Apple Card needs to send your data to third-party agencies to check your credit. It just so happens that one exemption of ATT is reporting data to a third-party for the purposes of evaluating creditworthiness.
App Tracking Transparency comprises a laundry list of clauses and exemptions, but the main distinction is the first-party versus third-party thing. That puts Apple in the clear as it doesn’t run an ad network that other companies participate in; Apple serves ads to its users inside its own ‘first-party’ walled garden. Apple’s targeted advertising currently manifests itself in the News app (ad banners), the Stocks app (ad banners in integrated News stories), and the App Store (search ads).
Whilst it is true that Apple’s ad network uses far fewer signals than most of its competitors to target ads, it probably collects more than you think. Basics like age, gender, home address, current GPS location are in play. It also incorporates what kinds of media you download from the App Store to generate demographics buckets. To reiterate, Apple looks at what you have downloaded across its content stores — music, television, books and apps — and puts your Apple ID in appropriate marketing categories.
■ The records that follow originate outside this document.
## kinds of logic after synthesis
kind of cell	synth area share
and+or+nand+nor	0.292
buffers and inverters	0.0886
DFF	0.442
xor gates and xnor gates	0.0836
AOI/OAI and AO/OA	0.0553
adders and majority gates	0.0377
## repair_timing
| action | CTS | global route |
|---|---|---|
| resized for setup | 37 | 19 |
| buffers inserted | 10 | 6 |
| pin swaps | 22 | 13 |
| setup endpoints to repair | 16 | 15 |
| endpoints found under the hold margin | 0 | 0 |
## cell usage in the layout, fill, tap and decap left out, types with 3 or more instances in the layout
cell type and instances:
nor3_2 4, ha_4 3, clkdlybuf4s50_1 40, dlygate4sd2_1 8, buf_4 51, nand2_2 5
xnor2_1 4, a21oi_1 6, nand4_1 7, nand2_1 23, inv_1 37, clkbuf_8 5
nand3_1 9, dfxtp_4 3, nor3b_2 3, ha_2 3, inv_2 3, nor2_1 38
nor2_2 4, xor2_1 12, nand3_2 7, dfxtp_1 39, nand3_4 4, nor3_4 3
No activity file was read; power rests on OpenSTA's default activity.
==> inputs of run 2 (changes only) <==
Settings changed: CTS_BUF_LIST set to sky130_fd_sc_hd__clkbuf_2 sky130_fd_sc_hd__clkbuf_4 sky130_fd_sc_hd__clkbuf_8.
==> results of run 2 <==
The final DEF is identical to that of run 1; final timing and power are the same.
[src/rtl/uart_tx_param.sv]
// Parametrised UART transmitter: valid/ready handshake, configurable baud divider, width and stop bits.
// Define UART_TX_PARITY_EN to insert a parity bit between the data and stop bits.

module uart_tx_param #(
    parameter int CLK_DIV    = 5208,
    parameter int DATA_BITS  = 8,
    parameter int STOP_BITS  = 1,
    parameter int PARITY_ODD = 0
) (
    input  logic                 clk,
    input  logic                 reset,
    input  logic                 tx_valid,
    input  logic [DATA_BITS-1:0] tx_data,
    output logic                 tx_ready,
    output logic                 TxD,
    output logic                 busy
);

    localparam int CW = (CLK_DIV > 1) ? $clog2(CLK_DIV) : 1;
    localparam int BW = $clog2(DATA_BITS);
    localparam logic [CW-1:0] BAUD_LAST = CW'(CLK_DIV - 1);
    localparam logic [BW-1:0] BIT_LAST  = BW'(DATA_BITS - 1);

    localparam bit PARAMS_OK = (CLK_DIV >= 2) && (DATA_BITS >= 5) && (DATA_BITS <= 9) &&
                               ((STOP_BITS == 1) || (STOP_BITS == 2)) &&
                               ((PARITY_ODD == 0) || (PARITY_ODD == 1));

    // Legal parameter ranges are documented here; an illegal set adds no hardware.
    if (!PARAMS_OK) begin : g_illegal_params
    end

`ifdef UART_TX_PARITY_EN
    typedef enum logic [2:0] {IDLE, START, DATA, PARITY, STOP} state_t;
`else
    typedef enum logic [1:0] {IDLE, START, DATA, STOP} state_t;
`endif

    state_t               state_q, state_d;
    logic [CW-1:0]        baudCnt_q, baudCnt_d;
    logic [BW-1:0]        bitCnt_q, bitCnt_d;
    logic                 stopCnt_q, stopCnt_d;
    logic [DATA_BITS-1:0] shreg_q, shreg_d;
    logic                 txd_q, txd_d;
`ifdef UART_TX_PARITY_EN
    logic                 parity_q, parity_d;
`endif

    logic bitEnd;
    logic lastStop;
    logic readyNow;
    logic accept;

    assign bitEnd   = (baudCnt_q == BAUD_LAST);
    assign lastStop = (STOP_BITS == 1) || stopCnt_q;
    // Ready in the final cycle of the last stop bit lets the next frame start with no idle gap.
    assign readyNow = (state_q == IDLE) || ((state_q == STOP) && bitEnd && lastStop);
    assign accept   = tx_valid && readyNow;

    always_comb begin
        state_d   = state_q;
        baudCnt_d = baudCnt_q;
        bitCnt_d  = bitCnt_q;
        stopCnt_d = stopCnt_q;
        shreg_d   = shreg_q;
        txd_d     = txd_q;
`ifdef UART_TX_PARITY_EN
        parity_d  = parity_q;
`endif
        if (state_q != IDLE) begin
            baudCnt_d = bitEnd ? '0 : baudCnt_q + 1'b1;
        end
        case (state_q)
            START: begin
                if (bitEnd) begin
                    txd_d    = shreg_q[0];
                    state_d  = DATA;
                    bitCnt_d = '0;
                end
            end
            DATA: begin
                if (bitEnd) begin
                    shreg_d  = {1'b0, shreg_q[DATA_BITS-1:1]};
                    bitCnt_d = bitCnt_q + 1'b1;
                    if (bitCnt_q == BIT_LAST) begin
`ifdef UART_TX_PARITY_EN
                        state_d = PARITY;
                        txd_d   = parity_q;
`else
                        state_d   = STOP;
                        txd_d     = 1'b1;
                        stopCnt_d = 1'b0;
`endif
                    end else begin
                        txd_d = shreg_q[1];
                    end
                end
            end
`ifdef UART_TX_PARITY_EN
            PARITY: begin
                if (bitEnd) begin
                    state_d   = STOP;
                    txd_d     = 1'b1;
                    stopCnt_d = 1'b0;
                end
            end
`endif
            STOP: begin
                if (bitEnd) begin
                    if (lastStop) begin
                        state_d = IDLE;
                    end else begin
                        stopCnt_d = 1'b1;
                    end
                end
            end
            default: ;
        endcase
        // An accept overrides whatever the current frame would have done on this edge.
        if (accept) begin
            shreg_d   = tx_data;
            txd_d     = 1'b0;
            baudCnt_d = '0;
            bitCnt_d  = '0;
            state_d   = START;
`ifdef UART_TX_PARITY_EN
            parity_d  = (^tx_data) ^ (PARITY_ODD != 0);
`endif
        end
    end

    always_ff @(posedge clk or posedge reset) begin
        if (reset) begin
            state_q   <= IDLE;
            baudCnt_q <= '0;
            bitCnt_q  <= '0;
            stopCnt_q <= 1'b0;
            shreg_q   <= '0;
            txd_q     <= 1'b1;
`ifdef UART_TX_PARITY_EN
            parity_q  <= 1'b0;
`endif
        end else begin
            state_q   <= state_d;
            baudCnt_q <= baudCnt_d;
            bitCnt_q  <= bitCnt_d;
            stopCnt_q <= stopCnt_d;
            shreg_q   <= shreg_d;
            txd_q     <= txd_d;
`ifdef UART_TX_PARITY_EN
            parity_q  <= parity_d;
`endif
        end
    end

    assign TxD      = txd_q;
    assign busy     = (state_q != IDLE);
    assign tx_ready = readyNow;

endmodule

[config.mk]
export PLATFORM = sky130hd
export DESIGN_NAME = uart_tx_param
export DESIGN_NICKNAME = d
export VERILOG_FILES = /design/src/rtl/uart_tx_param.sv
export SDC_FILE = /design/constraint.sdc
export NUM_CORES = 1
export LEC_CHECK = 0
export ABC_CLOCK_PERIOD_IN_PS = 2000
export CORE_MARGIN = 2
export CORE_UTILIZATION = 29
export CTS_BUF_LIST = sky130_fd_sc_hd__clkbuf_4 sky130_fd_sc_hd__clkbuf_8 sky130_fd_sc_hd__clkbuf_16
export DETAILED_ROUTE_END_ITERATION = 8
export HOLD_SLACK_MARGIN = 0.08
export MAX_ROUTING_LAYER = met4
export PLACE_DENSITY_LB_ADDON = 0.2
export SYNTH_ARGS = -nofsm -noshare
export SYNTH_HDL_FRONTEND = slang
export SYNTH_SLANG_ARGS = --single-unit
[constraint.sdc]
create_clock -name clk -period 2 [get_ports clk]
set_input_delay 0.6 -clock clk [delete_from_list [all_inputs] [get_ports clk]]
set_output_delay 0.6 -clock clk [all_outputs]
set_load 0.02 [all_outputs]
Word level (Yosys, flattened, before mapping)

Cells that the tools add are included.
Widths: inputs -> output; s select.

$add $sub $neg: 2
Eq/ne operators: 9
Multiplexer cells: 21
Reduce and logical (&&, ||, !) cells: 13

Operator list:

| operator              | count |
|---|---|
| $mux 13               | 3 |
| $mux 8                | 3 |
| $add 13x1->13 const B | 1 |
| $eq 13x13->1 const B  | 1 |
| $ne 3x3->1 const B    | 4 |
| $mux 2                | 5 |
| $mux 3                | 3 |
| $reduce_bool 2->1     | 4 |
| $pmux 2 s3            | 1 |
| $pmux 3 s2            | 1 |
| $reduce_and 5->1      | 1 |
| $eq 2x2->1 const B    | 2 |
| $mux 1                | 4 |
| $reduce_bool 4->1     | 1 |
| $add 3x1->3 const B   | 1 |
| $eq 3x3->1 const B    | 1 |
| $reduce_and 3->1      | 1 |
| $reduce_bool 3->1     | 1 |
| $eq 2x1->1 const B    | 1 |
| $logic_and 1x1->1     | 2 |
| $logic_not 2->1       | 1 |
| $pmux 1 s2            | 1 |
| $reduce_and 2->1      | 1 |
| $logic_or 1x1->1      | 1 |

Bits in registers: 27
Input bits: 11
Output and inout bits: 3

Logic depth before layout (Yosys ltp)

Gate-level depths: netlist of the first run.

Word-level depth: 6
Mapped depth: 8
Mapped depth without buffers: 6

Worst setup path after synthesis of the first run

No wires, ideal clock.

Path kind: reg2out
Start point: register baudCnt_q[8]
End point: output port tx_ready
Arrival time: 1.498 ns
Slack: -0.098 ns
Stages on the path, launching flop included: 5
Path buffers: 0
Cell sequence: dfrtp_1 or4b_4 nor3_2 nand2_1 nand2_1

Cells in the longest elaborated chain, start to end: 3

RTL lines:

| what                     | line | source |
|---|---|---|
| start: declaration       | 39   | `logic [CW-1:0] baudCnt_q, baudCnt_d;` |
| start signal: assignment | 144  | `baudCnt_q <= baudCnt_d;` |
| $eq 13x13->1             | 53   | `assign bitEnd = (baudCnt_q == BAUD_LAST);` |
| $logic_and 1x1->1        | 56   | `assign readyNow = (state_q == IDLE) \|\| ((state_q == STOP) && bitEnd && lastStop);` |
| $logic_or 1x1->1         | 56   |  |
| end: declaration         | 14   | `output logic tx_ready,` |

No other way between the ends.

Worst setup path in the final report of the first run

Same ends and word-level chain as after synthesis.

==> impl_metrics.env, run 1 <==
export IMPL_wl_per_cell_um=12.9
export IMPL_end_kind="primary output"
export IMPL_antenna_left=0
export IMPL_yosysMostFrequentCell="dfrtp_1"
export IMPL_track_usage=0.133
export IMPL_whs_path_depth=1
export IMPL_dp_hpwl_mm=2.66
export IMPL_crit_arrival_ps=1670
export IMPL_path_delay_family="simple AND/OR/NAND/NOR gates"
export IMPL_setup_ws_ps=-268
export IMPL_clock_latency_ps=270
export IMPL_grt_pass1_wl_mm=6.22
export IMPL_layout_drive_gt1_share=0.250
export IMPL_syn_cell_area_um2=1550
export IMPL_yosysTopAreaCellShare=0.420
export IMPL_finalCritPeriodShare=1.13
export IMPL_synthToLayoutAreaGrowth_pct=35.3
export IMPL_min_period_ps=2270
export IMPL_root_buffer="clkbuf_8"
export IMPL_slew_viol_final=0
export IMPL_finalClockSkew_ps=6.88
export IMPL_synth_top_area_cell="dfrtp_1"
export IMPL_slew_headroom=0.767
export IMPL_wl_met3_um=87
export IMPL_multi_input_area_um2=838
export IMPL_ctsHoldBuffers=0
export IMPL_async_reset_ff_frac=1.00
export IMPL_initial_utilization=0.302
export IMPL_top_layer="met4"
export IMPL_die_h_um=77.1
export IMPL_synthCells=161
export IMPL_dp_slack_ps=-431
export IMPL_cp_num_buf_inv=1
export IMPL_n_fill_cell=540
export IMPL_cp_num_cells=5
export IMPL_setup_viol=1
export IMPL_path_cells="or4b_4 > nor3_4 > nand2_1 > nand2_2 > buf_6"
export IMPL_core_area_um2=5140
export IMPL_hp_class="flip-flop to flip-flop"
export IMPL_total_power_uw=2120
export IMPL_cts_buffers=3
export IMPL_yosys_warnings=0
export IMPL_tightest_slew_ps=344
export IMPL_cpPeakStageDelay_ps=570
export IMPL_seqCellArea_um2=677
export IMPL_grt_max_degree=28
export IMPL_cap_violations=0
export IMPL_rsz0062_at_grt="true"
export IMPL_m1WireLength_mm=1.60
export IMPL_path_clk_slew_ps=100
export IMPL_drc=0
export IMPL_yosys_top_cells_count="dfrtp_1 (26), nand2_1 (19), o21ai_0 (14)"
export IMPL_grt_overflow_total=0
export IMPL_yosys_top_cells_area="dfrtp_1 (42%), ha_1 (6.5%), nand2_1 (4.6%)"
export IMPL_drt_iter0_drc=84
export IMPL_cts_max_level=1
export IMPL_drt_wl_total_mm=3.63
export IMPL_critPathRequiredTime_ps=1400
export IMPL_avgSynthCellArea_um2=9.63
export IMPL_die_area_um2=5950
export IMPL_ys_seq_area_frac=0.437
export IMPL_viasPerCell=4.79
export IMPL_gp_congestion=0.867
export IMPL_ioPinCount=14
export IMPL_grt_pass1_vias=1430
export IMPL_violations="negative setup slack"
export IMPL_synth_fp_nets=180
export IMPL_reg2reg_depth=7
export IMPL_final_core_util=0.408
export IMPL_port_buffers=13
export IMPL_power_density_nw_per_um2=1010
export IMPL_num_antenna_cells=0
export IMPL_vias=1352
export IMPL_max_freq_ghz=0.441
export IMPL_std_cell_rows=26
export IMPL_yosysUniqueCellTypes=42
export IMPL_startpoint_type="flip-flop"
export IMPL_cts_sinks=27
export IMPL_die_w_um=77.1
export IMPL_synth_seq_cells=27
export IMPL_clockBufferDepth=2
export IMPL_nets=232
export IMPL_antenna_found_initial=0
export IMPL_cp_slowest_cell="or4b_4"
export IMPL_synth_ff_type="dfrtp_1"
export IMPL_met2_length_mm=1.90
export IMPL_cts_tree="built"
export IMPL_status="complete, but fails checks"
export IMPL_worstSetupPathType="flip-flop to primary output"
export IMPL_leakagePower_uw=0.00102
export IMPL_synth_edf_count=0
export IMPL_crit_fanout=2
export IMPL_peakVddDrop_uv=582
export IMPL_firstDrtPassIters=4
export IMPL_finalHoldViolCount=0
==> routing by layer <==
metal / track usage / vias up
li1: - / 680
met1: 0.152 / 644
met2: 0.236 / 24
met3: 0.0212 / 4
met4: 0.0446 / 0
met5: - / -
==> through the flow <==
| step | instance area (um2) | hold slack (ps) | std cells | setup TNS [ps] |
|---|---|---|---|---|
| global route | 2100 | 562 | 282 | -602 |
| detailed placement | 2000 | 487 | 273 | -952 |
| floorplan | 1560 | 452 | 161 | 0 |
| CTS | 2050 | 507 | 277 | -282 |
| global placement | 2000 | 476 | 273 | -710 |
| finish | 2100 | 496 | 282 | -268 |
==> where the power goes <==
group / total [uW] / switching, uW / internal [uW]
Clock: 321 / 179 / 141
Sequential: 789 / 91.3 / 698
Combinational: 1010 / 528 / 487
Total: 2120 / 798 / 1330
==> placed cells by master, fill, tap and decap left out, types with 2 or more instances in the layout <==
| cell type | instances |
|---|---|
| nand3_1 | 6 |
| xnor2_1 | 3 |
| a211oi_1 | 2 |
| xor2_1 | 4 |
| nor2_1 | 12 |
| nand2_1 | 18 |
| nand2b_1 | 4 |
| inv_1 | 6 |
| or4_1 | 2 |
| o21ai_0 | 14 |
| nor3_1 | 2 |
| clkbuf_8 | 3 |
| a21oi_1 | 10 |
| o21ai_1 | 2 |
| or3_1 | 2 |
| nand4_1 | 4 |
| clkdlybuf4s50_1 | 10 |
| o31ai_1 | 2 |
| buf_4 | 36 |
| ha_1 | 8 |
| mux2i_1 | 7 |
| buf_6 | 3 |
| dfrtp_1 | 26 |
==> cells by family after synthesis <==
family	after synthesis	synth area share
XOR/XNOR	7	0.0395
adder cells (fa/ha/maj)	8	0.0646
AND/OR/NAND/NOR	64	0.224
multiplexers	7	0.0452
flip-flops	27	0.437
AO/OA/AOI/OAI	37	0.153
buffers and inverters	11	0.0363
==> cell type report <==
| type | instances | share of cell area |
|---|---|---|
| well taps | 70 | 0.0418 |
| flip-flops and latches | 27 | 0.323 |
| repair buffers | 52 | 0.202 |
| inverters | 6 | 0.0107 |
| multi-input cells | 123 | 0.400 |
| clock inverters | 1 | 0.00358 |
| clock buffers | 3 | 0.0197 |
==> final timing paths <==
path                              start          end  slack [ps]
max                        baudCnt_q[8]     tx_ready        -270
min                         bitCnt_q[0]  bitCnt_q[0]         500
max reg2reg                baudCnt_q[8]   state_q[1]          40
min reg2reg                 bitCnt_q[0]  bitCnt_q[0]         500
max in group asynchronous         reset          TxD        1010
min in group asynchronous         reset   shreg_q[2]         680
==> state kept, by name, indices dropped and copies added (netlist names) <==
register   count
TxD            1
baudCnt_q     13
bitCnt_q       3
shreg_q        8
state_q        2
==> timing repair <==
item | CTS | global route
pin swaps | 0 | 1
gates resized for setup | 10 | 6
gates cloned | 0 | 2
setup endpoints to repair | 9 | 16
buffers inserted | 0 | 3
No activity file was read; power rests on OpenSTA's default activity.
==> run 2: changes to the inputs <==
- SLEW_MARGIN: unset -> 25
==> results of run 2 <==
No change in the layout: final DEF, timing and power equal those of run 1.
For instance, this means Apple News can advertise games to you, because your account’s profile indicates that you like to play games.
I’d refer to this as Apple’s ad tracking. Apple officially calls this “Personalised Ads”, because it wants to define tracking as a third-party concept. The behaviour of Personalised Ads is not conveyed through any kind of user-facing dialog or permissions prompt, unlike Apple Tracking Transparency. In fact, Apple enables ads personalisation by default. The setting to turn it off is buried in Settings, tucked away at the bottom of the Privacy screen (conveniently positioned below the fold).
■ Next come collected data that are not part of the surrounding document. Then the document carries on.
===== config.mk =====
export PLATFORM = sky130hd
export DESIGN_NAME = seg7_scan_driver_flat
export DESIGN_NICKNAME = d
export VERILOG_FILES = /design/src/rtl/seg7_scan_driver_if.sv /design/src/rtl/seg7_scan_driver.sv /design/src/flat_wrapper.sv
export SDC_FILE = /design/constraint.sdc
export NUM_CORES = 1
export LEC_CHECK = 0
export BUFFER_PORTS_ARGS = -buffer_cell sky130_fd_sc_hd__buf_2
export CAP_MARGIN = 30
export CORE_ASPECT_RATIO = 1.2
export CORE_UTILIZATION = 58
export DETAILED_ROUTE_END_ITERATION = 10
export PLACE_DENSITY_LB_ADDON = 0.25
export SLEW_MARGIN = 20
export SYNTH_ARGS = -nofsm -noshare
export SYNTH_HDL_FRONTEND = slang
export SYNTH_SLANG_ARGS = --single-unit

===== constraint.sdc =====
create_clock -name clk -period 2.2 [get_ports clk]
set_input_delay 0.44 -clock clk [delete_from_list [all_inputs] [get_ports clk]]
set_output_delay 0.44 -clock clk [all_outputs]
set_load 0.03 [all_outputs]
===== src/rtl/proc_pkg.sv =====
// Shared encodings for the 4-bit processor: opcodes, ALU operations,
// sequencer states and the decoded control bundle.
package proc_pkg;

    localparam logic [3:0] OP_NOP = 4'h0;
    localparam logic [3:0] OP_LDI = 4'h1;
    localparam logic [3:0] OP_ADD = 4'h2;
    localparam logic [3:0] OP_SUB = 4'h3;
    localparam logic [3:0] OP_AND = 4'h4;
    localparam logic [3:0] OP_OR  = 4'h5;
    localparam logic [3:0] OP_XOR = 4'h6;
    localparam logic [3:0] OP_OUT = 4'h7;
    localparam logic [3:0] OP_JMP = 4'h8;
    localparam logic [3:0] OP_JZ  = 4'h9;
    localparam logic [3:0] OP_JC  = 4'hA;
    localparam logic [3:0] OP_HLT = 4'hF;

    localparam logic [2:0] ALU_PASS = 3'd0;
    localparam logic [2:0] ALU_ADD  = 3'd1;
    localparam logic [2:0] ALU_SUB  = 3'd2;
    localparam logic [2:0] ALU_AND  = 3'd3;
    localparam logic [2:0] ALU_OR   = 3'd4;
    localparam logic [2:0] ALU_XOR  = 3'd5;

    typedef enum logic [2:0] {
        ST_IDLE    = 3'd0,
        ST_FETCH   = 3'd1,
        ST_DECODE  = 3'd2,
        ST_EXECUTE = 3'd3,
        ST_HALT    = 3'd4
    } state_t;

    // Decoded control for one instruction, before EXECUTE gating
    typedef struct packed {
        logic       acc_load;
        logic [2:0] alu_op;
        logic       out_load;
        logic       jump_taken;
        logic       is_halt;
        logic       illegal;
    } ctrl_t;

endpackage


===== src/rtl/instr_decoder.sv =====
// Combinational opcode decoder: opcode plus ALU flags to control bundle.
module instr_decoder
    import proc_pkg::*;
#(
    parameter int OPC_WIDTH = 4
) (
    input  logic [OPC_WIDTH-1:0] opcode,
    input  logic                 zero_flag,
    input  logic                 carry_flag,
    output ctrl_t                ctrl
);

    // Map each opcode to its action; undefined opcodes behave as NOP but flag illegal
    always_comb begin
        ctrl = '0;
        case (opcode)
            OPC_WIDTH'(OP_NOP): ;
            OPC_WIDTH'(OP_LDI): begin ctrl.acc_load = 1'b1; ctrl.alu_op = ALU_PASS; end
            OPC_WIDTH'(OP_ADD): begin ctrl.acc_load = 1'b1; ctrl.alu_op = ALU_ADD;  end
            OPC_WIDTH'(OP_SUB): begin ctrl.acc_load = 1'b1; ctrl.alu_op = ALU_SUB;  end
            OPC_WIDTH'(OP_AND): begin ctrl.acc_load = 1'b1; ctrl.alu_op = ALU_AND;  end
            OPC_WIDTH'(OP_OR):  begin ctrl.acc_load = 1'b1; ctrl.alu_op = ALU_OR;   end
            OPC_WIDTH'(OP_XOR): begin ctrl.acc_load = 1'b1; ctrl.alu_op = ALU_XOR;  end
            OPC_WIDTH'(OP_OUT): ctrl.out_load   = 1'b1;
            OPC_WIDTH'(OP_JMP): ctrl.jump_taken = 1'b1;
            OPC_WIDTH'(OP_JZ):  ctrl.jump_taken = zero_flag;
            OPC_WIDTH'(OP_JC):  ctrl.jump_taken = carry_flag;
            OPC_WIDTH'(OP_HLT): ctrl.is_halt    = 1'b1;
            default:            ctrl.illegal    = 1'b1;
        endcase
    end

endmodule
I don’t really have a problem with News targeting ads based on stuff I read in news. I think what irks me the most about this situation is that an Apple ID is a prerequisite to owning an iPhone and you can’t download any application from the App Store without one. Apple’s delineations of first-party and third-party allows the App Store to share any information it pleases with the News app, without telling the user at all. It feels wrong that News silently target ads to me based on the apps I download, the music I listen to and the television shows I watch.
The data Apple is collecting is relatively boring and benign … but it still is data collection for the purposes of advertising. This goes against the principles Apple advocates in its commitments to privacy and data minimisation. Again, it’s not that Apple is applying one rule for itself and another for developers. After all, Facebook is allowed to share as much data as it wants with Instagram and WhatsApp as they all fall under the first-party rule. But I have come to expect Apple to be better than Facebook, and I expect them to do more than the bare minimum.
It is self-serving that Apple classifies the App Store as first-party and therefore its ad network avoids the friction of App Tracking Transparency. As it stands today, the vast majority of iOS users have ads personalisation de facto enabled and they don’t even know what it is or that it is happening.
One way for Apple to behave better about this would be to treat the App Store as if it was a third-party operation. In accordance with its own rules, this would mean the App Store would need to get explicit permission before it could show targeted ads. The permissions dialog would educate users about the kinds of data Apple collects for advertising purposes and let them make up their own minds about whether they are comfortable with it.